Orgelflügel von Joseph Böhm,
Wien vor 1830

Einer der wenigen erhaltenen Hammerflügel, die über ein Orgelregister verfügen. Das überblasende Flötenregister verleiht dem Klang des Flügels eine zauberhafte Anmutung. Mit den anderen Klangveränderungen dieses Instruments, Janitscharen, Fagott, Moderator und Dämpferhebung, standen dem Musiker Klangpotentiale zur Verfügung, die dem Vortrag zum Beispiel von Variationen oder Tongemälden besondere Dimensionen hinzugefügt haben. Dazu kommt je ein Pedal zur Betätigung der Balganlage sowie zum Spiel des Orgelregisters allein bzw. mit dem Pianoforte.

Wann Böhm begonnen hat, derartige Hammerflügel mit einem zusätzlichen Orgelregister herzustellen, ist nicht genau bekannt. Ein erster Hinweis erschien 1823 in der "Darstellung des Fabriks- und Gewerbswesens im österreichischen Kaiserstaate" 1823, S. 197/8.

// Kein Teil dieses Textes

$ cat src/rtl/pfc_ctrl.sv
module pfc_ctrl (
    input  logic               i_clk,
    input  logic               i_rst_n,
    input  logic               i_in_valid,
    input  logic [1:0]         i_mode,
    input  pfc_pkg::t_dp_stat  i_stat,
    output logic               o_in_stall,
    output pfc_pkg::t_dp_cmd   o_cmd
);

    pfc_pkg::t_state r_state;
    pfc_pkg::t_state n_state;
    logic            can_take;
    logic            accept;

    always_ff @(posedge i_clk) begin
        if (!i_rst_n) begin
            r_state <= pfc_pkg::ST_IDLE;
        end else begin
            r_state <= n_state;
        end
    end

    always_comb begin
        n_state  = r_state;
        o_cmd    = '0;
        can_take = (r_state == pfc_pkg::ST_IDLE) ||
                   ((r_state == pfc_pkg::ST_READ) && i_stat.out_free);
        accept   = i_in_valid && can_take;

        unique case (r_state)
            pfc_pkg::ST_IDLE: begin
            end
            pfc_pkg::ST_FILL: begin
                o_cmd.fill_step = 1'b1;
                if (i_stat.fill_last) begin
                    n_state = pfc_pkg::ST_IDLE;
                end
            end
            pfc_pkg::ST_LOOK: begin
                o_cmd.look = 1'b1;
                n_state    = pfc_pkg::ST_READ;
            end
            pfc_pkg::ST_READ: begin
                if (i_stat.out_free) begin
                    o_cmd.load_out = 1'b1;
                    n_state        = pfc_pkg::ST_IDLE;
                end
            end
            default: begin
                n_state = pfc_pkg::ST_IDLE;
            end
        endcase

        if (accept) begin
            unique case (i_mode)
                pfc_pkg::MODE_KEY: begin
                    o_cmd.key_step = 1'b1;
                end
                pfc_pkg::MODE_FILL: begin
                    o_cmd.fill_start = 1'b1;
                    n_state          = pfc_pkg::ST_FILL;
                end
                pfc_pkg::MODE_ENC: begin
                    o_cmd.enc_start = 1'b1;
                    n_state         = pfc_pkg::ST_LOOK;
                end
                default: begin
                end
            endcase
        end

        o_in_stall = !can_take;
    end

endmodule

$ cat src/rtl/pfc_datapath.sv
module pfc_datapath (
    input  logic                i_clk,
    input  logic                i_rst_n,
    input  pfc_pkg::t_in_item   i_in_item,
    input  pfc_pkg::t_dp_cmd    i_cmd,
    input  logic                i_out_stall,
    output pfc_pkg::t_dp_stat   o_stat,
    output logic                o_out_valid,
    output pfc_pkg::t_out_item  o_out_item
);

    // Square contents by position, and the inverse map from letter to position.
    logic [4:0]      r_key_mem [pfc_pkg::SQ_CELLS];
    pfc_pkg::t_rc    r_pos_mem [pfc_pkg::ALPHA_SIZE];

    logic [pfc_pkg::ALPHA_SIZE-1:0] r_placed;
    logic [pfc_pkg::ALPHA_SIZE-1:0] n_placed;
    pfc_pkg::t_coord r_row, n_row, r_col, n_col;
    logic            r_complete, n_complete;
    logic [4:0]      r_fill_letter, n_fill_letter;
    logic            r_out_valid, n_out_valid;

    logic            r_err;
    pfc_pkg::t_rc    r_pos_a, r_pos_b;
    logic [4:0]      r_key_a, r_key_b;
    pfc_pkg::t_out_item r_out;

    logic [pfc_pkg::ALPHA_SIZE-1:0] base_map;
    pfc_pkg::t_coord base_row, base_col;
    logic            key_ok, clear_sq, place_req, place_go, out_taken;
    logic [4:0]      place_letter, place_cell, idx_a, idx_b;
    logic            a_ok, b_ok;
    pfc_pkg::t_coord oa_row, oa_col, ob_row, ob_col;

    always_comb begin
        key_ok   = i_cmd.key_step && (i_in_item.letter_first < pfc_pkg::LETTERS);
        clear_sq = key_ok && r_complete;
        base_map = clear_sq ? '0 : r_placed;
        base_row = clear_sq ? 3'd0 : r_row;
        base_col = clear_sq ? 3'd0 : r_col;

        place_letter = i_cmd.fill_step ? r_fill_letter
                                       : pfc_pkg::fold_letter(i_in_item.letter_first);
        place_req    = key_ok ||
                       (i_cmd.fill_step && (r_fill_letter != pfc_pkg::LETTER_J));
        place_go     = place_req && !base_map[place_letter] &&
                       (base_row != pfc_pkg::FULL_ROW);
        place_cell   = pfc_pkg::rc_to_cell(base_row, base_col);

        n_placed = base_map;
        n_row    = base_row;
        n_col    = base_col;
        if (place_go) begin
            n_placed[place_letter] = 1'b1;
            n_col = pfc_pkg::wrap_inc(base_col);
            if (base_col == pfc_pkg::LAST_IDX) begin
                n_row = base_row + 3'd1;
            end
        end

        n_complete = r_complete;
        if (clear_sq) begin
            n_complete = 1'b0;
        end
        if (i_cmd.fill_step && (r_fill_letter == pfc_pkg::LAST_LETTER)) begin
            n_complete = 1'b1;
        end

        n_fill_letter = r_fill_letter;
        if (i_cmd.fill_start) begin
            n_fill_letter = '0;
        end else if (i_cmd.fill_step) begin
            n_fill_letter = r_fill_letter + 5'd1;
        end

        out_taken   = r_out_valid && !i_out_stall;
        n_out_valid = i_cmd.load_out ? 1'b1 : (out_taken ? 1'b0 : r_out_valid);

        a_ok  = i_in_item.letter_first < pfc_pkg::LETTERS;
        b_ok  = i_in_item.letter_second < pfc_pkg::LETTERS;
        idx_a = a_ok ? pfc_pkg::fold_letter(i_in_item.letter_first) : 5'd0;
        idx_b = b_ok ? pfc_pkg::fold_letter(i_in_item.letter_second) : 5'd0;

        // Row rule, column rule, otherwise swap the columns of the rectangle.
        if (r_pos_a.row == r_pos_b.row) begin
            oa_row = r_pos_a.row;
            oa_col = pfc_pkg::wrap_inc(r_pos_a.col);
            ob_row = r_pos_b.row;
            ob_col = pfc_pkg::wrap_inc(r_pos_b.col);
        end else if (r_pos_a.col == r_pos_b.col) begin
            oa_row = pfc_pkg::wrap_inc(r_pos_a.row);
            oa_col = r_pos_a.col;
            ob_row = pfc_pkg::wrap_inc(r_pos_b.row);
            ob_col = r_pos_b.col;
        end else begin
            oa_row = r_pos_a.row;
            oa_col = r_pos_b.col;
            ob_row = r_pos_b.row;
            ob_col = r_pos_a.col;
        end

        o_stat.out_free  = !r_out_valid || !i_out_stall;
        o_stat.fill_last = (r_fill_letter == pfc_pkg::LAST_LETTER);
    end

    always_ff @(posedge i_clk) begin
        if (place_go) begin
            r_key_mem[place_cell]   <= place_letter;
            r_pos_mem[place_letter] <= '{row: base_row, col: base_col};
        end
        if (i_cmd.enc_start) begin
            r_err   <= !r_complete || !a_ok || !b_ok;
            r_pos_a <= r_pos_mem[idx_a];
            r_pos_b <= r_pos_mem[idx_b];
        end
        if (i_cmd.look) begin
            r_key_a <= r_key_mem[pfc_pkg::rc_to_cell(oa_row, oa_col)];
            r_key_b <= r_key_mem[pfc_pkg::rc_to_cell(ob_row, ob_col)];
        end
        if (i_cmd.load_out) begin
            if (r_err) begin
                r_out <= '{cipher_first: 5'd0, cipher_second: 5'd0, status: 1'b1};
            end else begin
                r_out <= '{cipher_first: r_key_a, cipher_second: r_key_b, status: 1'b0};
            end
        end
    end

    always_ff @(posedge i_clk) begin
        if (!i_rst_n) begin
            r_placed      <= '0;
            r_row         <= '0;
            r_col         <= '0;
            r_complete    <= 1'b0;
            r_fill_letter <= '0;
            r_out_valid   <= 1'b0;
        end else begin
            r_placed      <= n_placed;
            r_row         <= n_row;
            r_col         <= n_col;
            r_complete    <= n_complete;
            r_fill_letter <= n_fill_letter;
            r_out_valid   <= n_out_valid;
        end
    end

    assign o_out_valid = r_out_valid;
    assign o_out_item  = r_out;

`ifndef SYNTHESIS
    a_complete_full: assert property (@(posedge i_clk) disable iff (!i_rst_n)
        r_complete |-> (r_row == pfc_pkg::FULL_ROW))
        else $error("square marked complete but not full");

    a_no_j: assert property (@(posedge i_clk) disable iff (!i_rst_n)
        !r_placed[pfc_pkg::LETTER_J])
        else $error("letter j placed in the square");

    a_count_match: assert property (@(posedge i_clk) disable iff (!i_rst_n)
        $countones(r_placed) == int'(pfc_pkg::rc_to_cell(r_row, r_col)))
        else $error("placed letters disagree with fill position");

    a_no_overwrite: assert property (@(posedge i_clk) disable iff (!i_rst_n)
        i_cmd.load_out |-> !(r_out_valid && i_out_stall))
        else $error("result register loaded while holding a stalled item");
`endif

endmodule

In Aufbau und Mechanik ist das Instrument außerordentlich kunstfertig gearbeitet. Joseph Böhm zeigt hier sein handwerkliches Können und seine gestalterische Kraft im Klangraum. Das Instrument ist für die Musikforschung auch deshalb von Bedeutung, weil die Orgelpfeifen einen eindeutigen Stimmton vorgeben. Mehr

Die historische Stimmanleitung zu diesem Instrument in italienischer Sprache lässt vermuten, es dürfte ursprünglich für einen Auftraggeber in den italienischsprachigen Kronländern der k.k. Monarchie angefertigt worden sein. Da jedoch das Instrument heute einer Stimmung auf diesen historisch determinierten Stimmton von 432 Hz statisch nicht mehr standhält, lag eine besondere Aufgabe darin, einen Satz neuer Orgelpfeifen nach den alten Mensuren auf tieferem Stimmton herzustellen, damit das Instrument mit seinen besonderen Klangmöglichkeiten erneut erfahren werden kann.

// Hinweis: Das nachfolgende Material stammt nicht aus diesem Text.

### src/hdl/rmq_pkg.sv
`default_nettype none
// ----------------------------------------------------------------------------
// rmq_pkg: shared constants, types and helpers
// Fixed-point widths, stage counts and the output clamp for the rotation
// matrix to quaternion pipeline.
// ----------------------------------------------------------------------------
package rmq_pkg;

  localparam int FRAC_BITS = 14;
  localparam int EL_W      = 16;
  localparam int NUM_EL    = 9;
  localparam int IN_W      = NUM_EL * EL_W;
  localparam int OUT_W     = 4 * EL_W;
  localparam int USER_W    = 3;

  localparam int ONE       = 1 << FRAC_BITS;
  localparam int EL_POS    = (1 << (EL_W - 1)) - 1;
  localparam int EL_NEG    = 1 << (EL_W - 1);
  localparam int POS_MAX   = (ONE > EL_POS) ? EL_POS : ONE;
  localparam int NEG_MAX   = (ONE > EL_NEG) ? EL_NEG : ONE;

  // candidate sums and the shifted largest candidate
  localparam int CAND_W    = EL_W + 2;
  localparam int ONE_W     = FRAC_BITS + 2;
  localparam int S_W       = ((CAND_W > ONE_W) ? CAND_W : ONE_W) + 1;

  // square root
  localparam int SQ_IN_W   = S_W - 1 + FRAC_BITS;
  localparam int SQ_RW     = (SQ_IN_W + 1) / 2;
  localparam int SQ_PAD_W  = 2 * SQ_RW;
  localparam int SQ_REM_W  = SQ_RW + 2;
  localparam int SQ_LAT    = SQ_RW;
  localparam int V_W       = SQ_RW - 1;
  localparam int DEN_W     = SQ_RW + 1;

  // divider
  localparam int D_W       = EL_W + 1;
  localparam int N_W       = D_W + FRAC_BITS + 1;
  localparam int Q_W       = FRAC_BITS + 1;
  localparam int HI_W      = N_W - Q_W;
  localparam int CMP_W     = ((HI_W > DEN_W) ? HI_W : DEN_W) + 1;
  localparam int DIV_LAT   = Q_W + 1;

  // front end: two stages, back end: one setup stage before the divider
  localparam int PIPE_N    = 2 + SQ_LAT + 1 + DIV_LAT;

  localparam int MAG_A     = (Q_W > V_W) ? Q_W : V_W;
  localparam int MAG_W     = ((MAG_A > EL_W) ? MAG_A : EL_W) + 1;

  localparam logic [1:0] IDX_W = 2'd0;
  localparam logic [1:0] IDX_X = 2'd1;
  localparam logic [1:0] IDX_Y = 2'd2;
  localparam logic [1:0] IDX_Z = 2'd3;

  typedef struct packed {
    logic           sat;
    logic [Q_W-1:0] q;
  } div_res_t;

  // limit a magnitude to one (and to the element range), then apply sign
  function automatic logic [EL_W-1:0] sat_comp(input logic             force_lim,
                                              input logic [MAG_W-1:0] mag,
                                              input logic             neg);
    logic [MAG_W-1:0] lim;
    logic [MAG_W-1:0] m;
    lim = neg ? MAG_W'(NEG_MAX) : MAG_W'(POS_MAX);
    m   = (force_lim || (mag > lim)) ? lim : mag;
    return neg ? EL_W'(-m) : EL_W'(m);
  endfunction

endpackage
`default_nettype wire

### src/hdl/rmq_div.sv
`default_nettype none
// ----------------------------------------------------------------------------
// rmq_div: pipelined restoring divider with saturation
// Overflow check in the setup stage, then one quotient bit per stage.
// ----------------------------------------------------------------------------
module rmq_div (
  input  logic                      clk,
  input  logic                      en,
  input  logic [rmq_pkg::N_W-1:0]   num,
  input  logic [rmq_pkg::DEN_W-1:0] den,
  output rmq_pkg::div_res_t         res
);
  import rmq_pkg::*;

  logic [DEN_W-1:0] rem_r [DIV_LAT];
  logic [Q_W-1:0]   lo_r  [DIV_LAT];
  logic [Q_W-1:0]   q_r   [DIV_LAT];
  logic [DEN_W-1:0] den_r [DIV_LAT];
  logic             sat_r [DIV_LAT];

  logic [HI_W-1:0]  hi;
  logic             sat_nxt;

  // quotient would need more than Q_W bits
  assign hi      = num[N_W-1 -: HI_W];
  assign sat_nxt = CMP_W'(hi) >= CMP_W'(den);

  always_ff @(posedge clk) begin
    if (en) begin
      rem_r[0] <= sat_nxt ? '0 : DEN_W'(hi);
      lo_r[0]  <= num[Q_W-1:0];
      q_r[0]   <= '0;
      den_r[0] <= den;
      sat_r[0] <= sat_nxt;
    end
  end

  for (genvar k = 1; k < DIV_LAT; k++) begin : g_st
    logic [DEN_W:0] rem_sh;

    assign rem_sh = {rem_r[k-1], lo_r[k-1][Q_W-1]};

    always_ff @(posedge clk) begin
      if (en) begin
        if (rem_sh >= {1'b0, den_r[k-1]}) begin
          rem_r[k] <= DEN_W'(rem_sh - {1'b0, den_r[k-1]});
          q_r[k]   <= {q_r[k-1][Q_W-2:0], 1'b1};
        end else begin
          rem_r[k] <= DEN_W'(rem_sh);
          q_r[k]   <= {q_r[k-1][Q_W-2:0], 1'b0};
        end
        lo_r[k]  <= lo_r[k-1] << 1;
        den_r[k] <= den_r[k-1];
        sat_r[k] <= sat_r[k-1];
      end
    end
  end

  assign res.sat = sat_r[DIV_LAT-1];
  assign res.q   = q_r[DIV_LAT-1];

endmodule
`default_nettype wire
### config.mk
export PLATFORM = sky130hd
export DESIGN_NAME = rmq_div
export DESIGN_NICKNAME = d
export VERILOG_FILES = /design/src/hdl/rmq_pkg.sv /design/src/hdl/rmq_div.sv
export SDC_FILE = /design/constraint.sdc
export NUM_CORES = 1
export LEC_CHECK = 0
export ABC_AREA = 1
export BUFFER_PORTS_ARGS = -buffer_cell sky130_fd_sc_hd__buf_2
export CORE_MARGIN = 5
export CORE_UTILIZATION = 40
export CTS_CLUSTER_DIAMETER = 60
export DETAILED_ROUTE_END_ITERATION = 8
export HOLD_SLACK_MARGIN = 0.08
export SLEW_MARGIN = 20
export SYNTH_ARGS = -nofsm -noshare
export SYNTH_HDL_FRONTEND = slang
export SYNTH_SLANG_ARGS = --single-unit
### constraint.sdc
create_clock -name clk -period 2.3 [get_ports clk]
set_input_delay 0.46 -clock clk [delete_from_list [all_inputs] [get_ports clk]]
set_output_delay 0.46 -clock clk [all_outputs]
set_load 0.03 [all_outputs]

Musikalische Interpretation wird in hohem Maße vom Klangmittel bestimmt. Klangvariationen, wie sie dieser Flügel zulässt, bergen eine Fülle von Ausdrucksmöglichkeiten, die anders kaum zu erschließen sind. Dabei ist der handwerkliche Aufbau des Instrumentes ebenso von Bedeutung wie der musikkulturelle Kontext, in dem Musikinstrumente wie dieses ihre Wirkungen entfaltet haben.